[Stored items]
--- src/rtl/uart_tx_fifo.sv ---
// uart_tx_fifo
//   Byte FIFO that sits between the character sequencer and the uart_tx
//   serializer. Upstream pushes bytes with wr_valid/wr_ready; downstream the
//   block issues one registered tx_send pulse per byte. It waits for the
//   serializer to go busy and then idle again. It then inserts GAP_CYCLES
//   idle clocks before offering the next byte.
//
//   Optional build macro: UART_TX_FIFO_STATUS_EN
//     Adds the level / overflow / ovf_clr status ports.
//     When the macro is undefined, bytes pushed while the FIFO is full are dropped silently.
`timescale 1ns/1ps

module uart_tx_fifo #(
    parameter int DEPTH      = 16,
    parameter int ADDR_W     = $clog2(DEPTH),
    parameter int GAP_CYCLES = 10
) (
    input  logic              clk,
    input  logic              reset_n,
    input  logic [7:0]        wr_data,
    input  logic              wr_valid,
    output logic              wr_ready,
    input  logic              tx_ready,
    output logic              tx_send,
    output logic [7:0]        tx_data,
    output logic              empty,
    output logic              full
`ifdef UART_TX_FIFO_STATUS_EN
    ,
    output logic [ADDR_W:0]   level,
    output logic              overflow,
    input  logic              ovf_clr
`endif
);

    // Gap counter must hold GAP_CYCLES; keep at least one bit when the gap is 0 or 1.
    localparam int GAP_W = (GAP_CYCLES < 2) ? 1 : $clog2(GAP_CYCLES + 1);

    localparam logic [GAP_W-1:0]  GAP_LOAD = GAP_W'(GAP_CYCLES);
    localparam logic [GAP_W-1:0]  GAP_ONE  = GAP_W'(1);
    localparam logic [GAP_W-1:0]  GAP_ZERO = GAP_W'(0);
    localparam logic [ADDR_W:0]   CNT_FULL = (ADDR_W + 1)'(DEPTH);
    localparam logic [ADDR_W:0]   CNT_ONE  = (ADDR_W + 1)'(1);
    localparam logic [ADDR_W:0]   CNT_ZERO = (ADDR_W + 1)'(0);
    localparam logic [ADDR_W-1:0] PTR_ONE  = ADDR_W'(1);
    localparam logic [ADDR_W-1:0] PTR_ZERO = ADDR_W'(0);

    // Sender FSM states
    localparam logic [1:0] ST_IDLE      = 2'd0;
    localparam logic [1:0] ST_WAIT_BUSY = 2'd1;
    localparam logic [1:0] ST_WAIT_DONE = 2'd2;
    localparam logic [1:0] ST_GAP       = 2'd3;

    logic [7:0]        mem_r [DEPTH];
    logic [ADDR_W-1:0] wr_ptr_r;
    logic [ADDR_W-1:0] rd_ptr_r;
    logic [ADDR_W:0]   count_r;
    logic [ADDR_W:0]   count_nxt_s;
    logic [1:0]        state_r;
    logic [1:0]        state_nxt_s;
    logic [GAP_W-1:0]  gap_cnt_r;
    logic [GAP_W-1:0]  gap_nxt_s;
    logic              tx_send_r;
    logic [7:0]        tx_data_r;
    logic              full_s;
    logic              empty_s;
    logic              push_s;
    logic              pop_s;

    assign full_s   = (count_r == CNT_FULL);
    assign empty_s  = (count_r == CNT_ZERO);
    assign wr_ready = ~full_s;
    assign full     = full_s;
    assign empty    = empty_s;
    assign tx_send  = tx_send_r;
    assign tx_data  = tx_data_r;

    // A push is taken only when there is room, even if a pop frees a slot on the same edge.
    assign push_s = wr_valid & ~full_s;
    // Bytes leave only from IDLE, so each send is separated by a full busy/idle/gap cycle.
    assign pop_s  = (state_r == ST_IDLE) & ~empty_s & tx_ready;

    // Storage array: written on accepted pushes, not reset (contents are don't-care when empty).
    always_ff @(posedge clk) begin
        if (push_s) begin
            mem_r[wr_ptr_r] <= wr_data;
        end
    end

    // Occupancy: push and pop on the same edge cancel out.
    always_comb begin
        count_nxt_s = count_r;
        case ({push_s, pop_s})
            2'b10:   count_nxt_s = count_r + CNT_ONE;
            2'b01:   count_nxt_s = count_r - CNT_ONE;
            default: count_nxt_s = count_r;
        endcase
    end

    // Sender FSM next-state and gap counter.
    always_comb begin
        state_nxt_s = state_r;
        gap_nxt_s   = gap_cnt_r;
        case (state_r)
            ST_IDLE: begin
                if (pop_s) begin
                    state_nxt_s = ST_WAIT_BUSY;
                end else begin
                    state_nxt_s = ST_IDLE;
                end
            end
            ST_WAIT_BUSY: begin
                // Serializer dropping ready means it has taken the byte.
                if (!tx_ready) begin
                    state_nxt_s = ST_WAIT_DONE;
                end else begin
                    state_nxt_s = ST_WAIT_BUSY;
                end
            end
            ST_WAIT_DONE: begin
                if (tx_ready) begin
                    if (GAP_CYCLES == 0) begin
                        state_nxt_s = ST_IDLE;
                    end else begin
                        state_nxt_s = ST_GAP;
                        gap_nxt_s   = GAP_LOAD;
                    end
                end else begin
                    state_nxt_s = ST_WAIT_DONE;
                end
            end
            ST_GAP: begin
                // The edge that sees gap_cnt==1 is the last gap clock.
                if (gap_cnt_r <= GAP_ONE) begin
                    state_nxt_s = ST_IDLE;
                    gap_nxt_s   = GAP_ZERO;
                end else begin
                    state_nxt_s = ST_GAP;
                    gap_nxt_s   = gap_cnt_r - GAP_ONE;
                end
            end
            default: begin
                state_nxt_s = ST_IDLE;
                gap_nxt_s   = GAP_ZERO;
            end
        endcase
    end

    // Pointers, count, FSM and the registered serializer outputs.
    always_ff @(posedge clk or negedge reset_n) begin
        if (!reset_n) begin
            wr_ptr_r  <= PTR_ZERO;
            rd_ptr_r  <= PTR_ZERO;
            count_r   <= CNT_ZERO;
            state_r   <= ST_IDLE;
            gap_cnt_r <= GAP_ZERO;
            tx_send_r <= 1'b0;
            tx_data_r <= 8'h00;
        end else begin
            count_r   <= count_nxt_s;
            state_r   <= state_nxt_s;
            gap_cnt_r <= gap_nxt_s;
            tx_send_r <= pop_s;
            if (push_s) begin
                wr_ptr_r <= wr_ptr_r + PTR_ONE;
            end else begin
                wr_ptr_r <= wr_ptr_r;
            end
            if (pop_s) begin
                rd_ptr_r  <= rd_ptr_r + PTR_ONE;
                tx_data_r <= mem_r[rd_ptr_r];
            end else begin
                rd_ptr_r  <= rd_ptr_r;
                tx_data_r <= tx_data_r;
            end
        end
    end

`ifdef UART_TX_FIFO_STATUS_EN
    logic overflow_r;

    assign level    = count_r;
    assign overflow = overflow_r;

    // Sticky overflow flag; a new overflow on the clearing edge keeps it set.
    always_ff @(posedge clk or negedge reset_n) begin
        if (!reset_n) begin
            overflow_r <= 1'b0;
        end else if (wr_valid && full_s) begin
            overflow_r <= 1'b1;
        end else if (ovf_clr) begin
            overflow_r <= 1'b0;
        end else begin
            overflow_r <= overflow_r;
        end
    end
`endif

endmodule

- WHAT YOU SHOULD DO
Copy out every record exactly.

- SOLUTION FOR THIS EXERCISE
--- src/rtl/uart_tx_fifo.sv ---
// uart_tx_fifo
//   Byte FIFO that sits between the character sequencer and the uart_tx
//   serializer. Upstream pushes bytes with wr_valid/wr_ready; downstream the
//   block issues one registered tx_send pulse per byte. It waits for the
//   serializer to go busy and then idle again. It then inserts GAP_CYCLES
//   idle clocks before offering the next byte.
//
//   Optional build macro: UART_TX_FIFO_STATUS_EN
//     Adds the level / overflow / ovf_clr status ports.
//     When the macro is undefined, bytes pushed while the FIFO is full are dropped silently.
`timescale 1ns/1ps

module uart_tx_fifo #(
    parameter int DEPTH      = 16,
    parameter int ADDR_W     = $clog2(DEPTH),
    parameter int GAP_CYCLES = 10
) (
    input  logic              clk,
    input  logic              reset_n,
    input  logic [7:0]        wr_data,
    input  logic              wr_valid,
    output logic              wr_ready,
    input  logic              tx_ready,
    output logic              tx_send,
    output logic [7:0]        tx_data,
    output logic              empty,
    output logic              full
`ifdef UART_TX_FIFO_STATUS_EN
    ,
    output logic [ADDR_W:0]   level,
    output logic              overflow,
    input  logic              ovf_clr
`endif
);

    // Gap counter must hold GAP_CYCLES; keep at least one bit when the gap is 0 or 1.
    localparam int GAP_W = (GAP_CYCLES < 2) ? 1 : $clog2(GAP_CYCLES + 1);

    localparam logic [GAP_W-1:0]  GAP_LOAD = GAP_W'(GAP_CYCLES);
    localparam logic [GAP_W-1:0]  GAP_ONE  = GAP_W'(1);
    localparam logic [GAP_W-1:0]  GAP_ZERO = GAP_W'(0);
    localparam logic [ADDR_W:0]   CNT_FULL = (ADDR_W + 1)'(DEPTH);
    localparam logic [ADDR_W:0]   CNT_ONE  = (ADDR_W + 1)'(1);
    localparam logic [ADDR_W:0]   CNT_ZERO = (ADDR_W + 1)'(0);
    localparam logic [ADDR_W-1:0] PTR_ONE  = ADDR_W'(1);
    localparam logic [ADDR_W-1:0] PTR_ZERO = ADDR_W'(0);

    // Sender FSM states
    localparam logic [1:0] ST_IDLE      = 2'd0;
    localparam logic [1:0] ST_WAIT_BUSY = 2'd1;
    localparam logic [1:0] ST_WAIT_DONE = 2'd2;
    localparam logic [1:0] ST_GAP       = 2'd3;

    logic [7:0]        mem_r [DEPTH];
    logic [ADDR_W-1:0] wr_ptr_r;
    logic [ADDR_W-1:0] rd_ptr_r;
    logic [ADDR_W:0]   count_r;
    logic [ADDR_W:0]   count_nxt_s;
    logic [1:0]        state_r;
    logic [1:0]        state_nxt_s;
    logic [GAP_W-1:0]  gap_cnt_r;
    logic [GAP_W-1:0]  gap_nxt_s;
    logic              tx_send_r;
    logic [7:0]        tx_data_r;
    logic              full_s;
    logic              empty_s;
    logic              push_s;
    logic              pop_s;

    assign full_s   = (count_r == CNT_FULL);
    assign empty_s  = (count_r == CNT_ZERO);
    assign wr_ready = ~full_s;
    assign full     = full_s;
    assign empty    = empty_s;
    assign tx_send  = tx_send_r;
    assign tx_data  = tx_data_r;

    // A push is taken only when there is room, even if a pop frees a slot on the same edge.
    assign push_s = wr_valid & ~full_s;
    // Bytes leave only from IDLE, so each send is separated by a full busy/idle/gap cycle.
    assign pop_s  = (state_r == ST_IDLE) & ~empty_s & tx_ready;

    // Storage array: written on accepted pushes, not reset (contents are don't-care when empty).
    always_ff @(posedge clk) begin
        if (push_s) begin
            mem_r[wr_ptr_r] <= wr_data;
        end
    end

    // Occupancy: push and pop on the same edge cancel out.
    always_comb begin
        count_nxt_s = count_r;
        case ({push_s, pop_s})
            2'b10:   count_nxt_s = count_r + CNT_ONE;
            2'b01:   count_nxt_s = count_r - CNT_ONE;
            default: count_nxt_s = count_r;
        endcase
    end

    // Sender FSM next-state and gap counter.
    always_comb begin
        state_nxt_s = state_r;
        gap_nxt_s   = gap_cnt_r;
        case (state_r)
            ST_IDLE: begin
                if (pop_s) begin
                    state_nxt_s = ST_WAIT_BUSY;
                end else begin
                    state_nxt_s = ST_IDLE;
                end
            end
            ST_WAIT_BUSY: begin
                // Serializer dropping ready means it has taken the byte.
                if (!tx_ready) begin
                    state_nxt_s = ST_WAIT_DONE;
                end else begin
                    state_nxt_s = ST_WAIT_BUSY;
                end
            end
            ST_WAIT_DONE: begin
                if (tx_ready) begin
                    if (GAP_CYCLES == 0) begin
                        state_nxt_s = ST_IDLE;
                    end else begin
                        state_nxt_s = ST_GAP;
                        gap_nxt_s   = GAP_LOAD;
                    end
                end else begin
                    state_nxt_s = ST_WAIT_DONE;
                end
            end
            ST_GAP: begin
                // The edge that sees gap_cnt==1 is the last gap clock.
                if (gap_cnt_r <= GAP_ONE) begin
                    state_nxt_s = ST_IDLE;
                    gap_nxt_s   = GAP_ZERO;
                end else begin
                    state_nxt_s = ST_GAP;
                    gap_nxt_s   = gap_cnt_r - GAP_ONE;
                end
            end
            default: begin
                state_nxt_s = ST_IDLE;
                gap_nxt_s   = GAP_ZERO;
            end
        endcase
    end

    // Pointers, count, FSM and the registered serializer outputs.
    always_ff @(posedge clk or negedge reset_n) begin
        if (!reset_n) begin
            wr_ptr_r  <= PTR_ZERO;
            rd_ptr_r  <= PTR_ZERO;
            count_r   <= CNT_ZERO;
            state_r   <= ST_IDLE;
            gap_cnt_r <= GAP_ZERO;
            tx_send_r <= 1'b0;
            tx_data_r <= 8'h00;
        end else begin
            count_r   <= count_nxt_s;
            state_r   <= state_nxt_s;
            gap_cnt_r <= gap_nxt_s;
            tx_send_r <= pop_s;
            if (push_s) begin
                wr_ptr_r <= wr_ptr_r + PTR_ONE;
            end else begin
                wr_ptr_r <= wr_ptr_r;
            end
            if (pop_s) begin
                rd_ptr_r  <= rd_ptr_r + PTR_ONE;
                tx_data_r <= mem_r[rd_ptr_r];
            end else begin
                rd_ptr_r  <= rd_ptr_r;
                tx_data_r <= tx_data_r;
            end
        end
    end

`ifdef UART_TX_FIFO_STATUS_EN
    logic overflow_r;

    assign level    = count_r;
    assign overflow = overflow_r;

    // Sticky overflow flag; a new overflow on the clearing edge keeps it set.
    always_ff @(posedge clk or negedge reset_n) begin
        if (!reset_n) begin
            overflow_r <= 1'b0;
        end else if (wr_valid && full_s) begin
            overflow_r <= 1'b1;
        end else if (ovf_clr) begin
            overflow_r <= 1'b0;
        end else begin
            overflow_r <= overflow_r;
        end
    end
`endif

endmodule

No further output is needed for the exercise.